Harri is dot.LA's senior finance reporter. She previously worked for Gizmodo, Fast Company, VentureBeat and Flipboard. Find her on Twitter and send tips on L.A. startups and venture capital to email@example.com.
Investing app Acorns has pulled the plug on its plan to go public through a $2.2 billion SPAC deal with blank-check company Pioneer Merger Corp.
Noah Kerner, CEO of Irvine-based Acorns, blamed “market conditions” for the canned merger, and said the company would instead pivot to a “private capital raise at a higher pre-money valuation,” per a Reuters report.
As it now looks to the private market to raise money to fund its growth, Acorns must also pay Pioneer a $17.5 million breakup fee over the course of the year.

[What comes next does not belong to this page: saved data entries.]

Background: an optimization exercise with open tools, aiming at small area. Do not read the settings as production practice. The RTL was checked by simulation tests, not by an equivalence proof against the original design. Power figures rest on the tool's default switching activity, not on a simulated workload.

==> flow/design.v <==
module rst_synch(RST_n, clk, rst_n);
input RST_n, clk;
output reg rst_n;
reg out1;
always @(posedge clk, negedge RST_n)
  if (!RST_n) begin
    out1 <= 1'b0;
    rst_n <= 1'b0;
  end else begin
    out1 <= 1'b1;
    rst_n <= out1;
  end
endmodule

Acorns was among several Southern California-based fintech firms that have turned to SPACs, or special purpose acquisition companies, as an expedited route to the public market. West Hollywood-based banking app Dave listed on the Nasdaq via a SPAC deal earlier this month, while Marina del Rey-based eco-conscious neo-bank Aspiration plans to seal its SPAC merger by the end of the first quarter.

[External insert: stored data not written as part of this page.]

From an optimization exercise on the open Yosys and OpenROAD flow, aimed at small area and a short achievable clock period; shortcuts taken in it are not production practice.
In this exercise RTL edits were held to simulation tests only and were not proved equivalent to the original.
The clock port is modelled as an ideal driver, which makes a skipped or thinned clock tree look cheaper than it is; a real chip needs a root buffer or a tree.
Power is estimated from default activity; no workload was simulated.

## game_logic
module game_logic(
	input clock,
	input resetn,
	input button1,
	input button0,
	input [7:0]player_input,
	output reg [2:0] colour,
	output [9:0] x,
	output [8:0] y,
	output reg plot
);
Size: about 210 flip-flops, about 0.0092 mm2 of cells after synthesis.
clock: 8.0 ns
lec_check: 0
cap_margin: 20
core_margin: 2
core_utilization: 40
slew_margin: 20
standard.sh (not shown) runs the stock make flow with config.mk's settings and CLKGATE_MAP_FILE= SYNTH_SCRIPT=/design/flow/synth_recipe.tcl, a recipe that flattens the netlist after the stock synthesis.
==> flow/flow/run.sh <==
#!/bin/bash
set -euo pipefail
MARGIN=${MARGIN:-5.6}
KNOBS="CORE_UTILIZATION=55 SETUP_SLACK_MARGIN=$MARGIN CTS_BUF_LIST=sky130_fd_sc_hd__clkbuf_8"
bash standard.sh $KNOBS cts > standard_cts.log 2>&1
R=orfs/results/sky130hd/game_logic/base
ODB=$R/4_cts.odb ODB_OUT=$R/4_cts.odb openroad -no_init -exit flow/drop_root.tcl > drop_root.log 2>&1
bash standard.sh $KNOBS finish > standard.log 2>&1
==> flow/flow/drop_root.tcl <==
# Remove the clock tree's root buffer: the clock port drives the tree's first
# level of buffers directly (two to four cell pins), which takes one buffer
# delay out of every register's clock arrival alike.
read_db $::env(ODB)
set block [ord::get_db_block]
set port_net [$block findNet clock]
set drv ""
foreach it [$port_net getITerms] {
  lappend drv $it
}
if { [llength $drv] != 1 } { error "clock port net has [llength $drv] cell pins" }
set root [[lindex $drv 0] getInst]
set root_name [$root getName]
set out_net ""
foreach it [$root getITerms] {
  if { [$it isOutputSignal] } { set out_net [$it getNet] }
}
set loads {}
foreach it [$out_net getITerms] {
  if { [$it getInst] != $root } { lappend loads $it }
}
puts "root $root_name drives [llength $loads] pins on [$out_net getName]"
if { [llength $loads] > 4 } { error "too many loads for the clock port" }
foreach it $loads {
  $it disconnect
  $it connect $port_net
}
odb::dbInst_destroy $root
odb::dbNet_destroy $out_net
puts "clock port now drives [llength [$port_net getITerms]] cell pins"
write_db $::env(ODB_OUT)
The starting point finished clean.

SPAC deals have exploded in popularity in the past few years—and while they can offer a speedier and cheaper alternative to traditional IPOs, they often perform worse and have attracted scrutiny from securities regulators. Local firms like Bird and Sweetgreen have found their stock struggling in the wake of their SPAC deals.
Acorns was founded in 2012 and has since grown to more than 4.6 million paid subscribers who use its online investing and banking services.